Mountain in Washington (state), United States

Mox Peaks (8504 ft) is in North Cascades National Park in the U.S. state of Washington. Located in the northern section of the park, Mox Peaks consist of several summits in close proximity to each other that are nearly the same altitude, but the highest point is the eastern peak. Mox Peaks West looms just to the southeast of Redoubt Glacier and is at the southern terminus of a long arête which extends 1.75 mi to Mount Spickard to the northeast. A deep col lies between Mox Peaks High Point and Mox Peaks West.

==Climate==

Mox Peaks is located in the marine west coast climate zone of western North America. Most weather fronts originate in the Pacific Ocean, and travel northeast toward the Cascade Mountains. As fronts approach the North Cascades, they are forced upward by the peaks of the Cascade Range, causing them to drop their moisture in the form of rain or snowfall onto the Cascades (Orographic lift). As a result, the west side of the North Cascades experiences high precipitation, especially during the winter months in the form of snowfall. During winter months, weather is usually cloudy, but, due to high pressure systems over the Pacific Ocean that intensify during summer months, there is often little or no cloud cover during the summer. Because of maritime influence, snow tends to be wet and heavy, resulting in high avalanche danger.

==Geology==

The North Cascades features some of the most rugged topography in the Cascade Range with craggy peaks, spires, ridges, and deep glacial valleys. Geological events occurring many years ago created the diverse topography and drastic elevation changes over the Cascade Range leading to the various climate differences.

The history of the formation of the Cascade Mountains dates back millions of years ago to the late Eocene Epoch. With the North American Plate overriding the Pacific Plate, episodes of volcanic igneous activity persisted. In addition, small fragments of the oceanic and continental lithosphere called terranes created the North Cascades about 50 million years ago.

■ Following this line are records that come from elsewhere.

<file path="src/rtl/goertzel_bin_engine_pkg.sv">
// Shared fixed-point constants and FSM state encoding for the Goertzel bin engine
// and its multiplier.
package goertzel_bin_engine_pkg;

    localparam int Q_FRAC   = 14;
    localparam int SAMPLE_W = 16;

    typedef enum logic [1:0] {
        IDLE = 2'd0,
        MUL  = 2'd1,
        ACC  = 2'd2,
        FIN  = 2'd3
    } state_e;

endpackage

</file>
<file path="src/rtl/goertzel_bin_engine_mul.sv">
// Registered 16x16 signed Q2.14 multiply with clock enable; truncates the product
// to bits [29:14] with no rounding or saturation.
module fix14_mul16
    import goertzel_bin_engine_pkg::*;
(
    input  logic                       clk,
    input  logic                       rst_n,
    input  logic                       en_i,
    input  logic signed [SAMPLE_W-1:0] a_i,
    input  logic signed [SAMPLE_W-1:0] b_i,
    output logic        [SAMPLE_W-1:0] p_o
);

    logic signed [2*SAMPLE_W-1:0] prod;
    logic        [SAMPLE_W-1:0]   p_q;
    logic                         unused_prod_bits;

    assign prod = a_i * b_i;
    // Integer bits above Q2.14 and the fractional tail are discarded by design.
    assign unused_prod_bits = ^{prod[2*SAMPLE_W-1:Q_FRAC+SAMPLE_W], prod[Q_FRAC-1:0]};

    always_ff @(posedge clk or negedge rst_n) begin
        if (!rst_n) begin
            p_q <= '0;
        end else if (en_i) begin
            p_q <= prod[Q_FRAC+SAMPLE_W-1:Q_FRAC];
        end
    end

    assign p_o = p_q;

endmodule

</file>
<file path="src/rtl/goertzel_bin_engine.sv">
// Single-bin Goertzel recursion over an external sample buffer; two enabled cycles
// per sample (MUL then ACC), final states latched into T1/T2 on FIN.
module goertzel_bin_engine
    import goertzel_bin_engine_pkg::*;
#(
    parameter int D_W         = 8,
    parameter int NUM_SAMPLES = 512,
    parameter int NS_BITS     = 9,
    parameter int OFFSET_BIN  = 1
) (
    input  logic                sys_clk,
    input  logic                rst_n,
    input  logic                enable,
    input  logic                start,
    input  logic [SAMPLE_W-1:0] coeff,
    input  logic [D_W-1:0]      data_n,
    output logic [NS_BITS-1:0]  read_address,
    output logic                read_enable,
    output logic [SAMPLE_W-1:0] T1,
    output logic [SAMPLE_W-1:0] T2,
    output logic                ready,
    output logic                done
);

    localparam logic [NS_BITS-1:0] LAST_ADDR = NS_BITS'(NUM_SAMPLES - 1);

    state_e                state_q, state_d;
    logic [SAMPLE_W-1:0]   s1_q, s1_d, s2_q, s2_d;
    logic [SAMPLE_W-1:0]   t1_q, t1_d, t2_q, t2_d;
    logic [NS_BITS-1:0]    addr_q, addr_d;
    logic                  ren_q, ren_d;
    logic                  ready_q, ready_d;
    logic                  done_q, done_d;
    logic [D_W-1:0]        samp_raw;
    logic [SAMPLE_W-1:0]   x_val;
    logic [SAMPLE_W-1:0]   s0;
    logic [SAMPLE_W-1:0]   mult_out;

    generate
        if (OFFSET_BIN != 0) begin : g_offset
            assign samp_raw = {~data_n[D_W-1], data_n[D_W-2:0]};
        end else begin : g_twos
            assign samp_raw = data_n;
        end
    endgenerate

    assign x_val = SAMPLE_W'($signed(samp_raw));

    // Product of s1 and coeff is captured in MUL and consumed in the following ACC.
    fix14_mul16 u_mul (
        .clk   (sys_clk),
        .rst_n (rst_n),
        .en_i  (enable && (state_q == MUL)),
        .a_i   (s1_q),
        .b_i   (coeff),
        .p_o   (mult_out)
    );

    always_comb begin
        state_d = state_q;
        s1_d    = s1_q;
        s2_d    = s2_q;
        t1_d    = t1_q;
        t2_d    = t2_q;
        addr_d  = addr_q;
        ren_d   = ren_q;
        ready_d = ready_q;
        done_d  = 1'b0;
        s0      = x_val + mult_out - s2_q;
        unique case (state_q)
            IDLE: begin
                if (start) begin
                    s1_d    = '0;
                    s2_d    = '0;
                    addr_d  = '0;
                    ren_d   = 1'b1;
                    ready_d = 1'b0;
                    state_d = MUL;
                end
            end
            MUL: begin
                state_d = ACC;
            end
            ACC: begin
                s2_d = s1_q;
                s1_d = s0;
                if (addr_q == LAST_ADDR) begin
                    state_d = FIN;
                end else begin
                    addr_d  = addr_q + NS_BITS'(1);
                    state_d = MUL;
                end
            end
            FIN: begin
                t1_d    = s1_q;
                t2_d    = s2_q;
                done_d  = 1'b1;
                ren_d   = 1'b0;
                ready_d = 1'b1;
                state_d = IDLE;
            end
            default: state_d = IDLE;
        endcase
    end

    always_ff @(posedge sys_clk or negedge rst_n) begin
        if (!rst_n) begin
            state_q <= IDLE;
            s1_q    <= '0;
            s2_q    <= '0;
            t1_q    <= '0;
            t2_q    <= '0;
            addr_q  <= '0;
            ren_q   <= 1'b0;
            ready_q <= 1'b1;
            done_q  <= 1'b0;
        end else if (enable) begin
            state_q <= state_d;
            s1_q    <= s1_d;
            s2_q    <= s2_d;
            t1_q    <= t1_d;
            t2_q    <= t2_d;
            addr_q  <= addr_d;
            ren_q   <= ren_d;
            ready_q <= ready_d;
            done_q  <= done_d;
        end
    end

    assign read_address = addr_q;
    assign read_enable  = ren_q;
    assign T1           = t1_q;
    assign T2           = t2_q;
    assign ready        = ready_q;
    assign done         = done_q;

endmodule

</file>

During the Pleistocene period dating back over two million years ago, glaciation advancing and retreating repeatedly scoured the landscape leaving deposits of rock debris. The U-shaped cross section of the river valleys is a result of recent glaciation. Uplift and faulting in combination with glaciation have been the dominant processes which have created the tall peaks and deep valleys of the North Cascades area.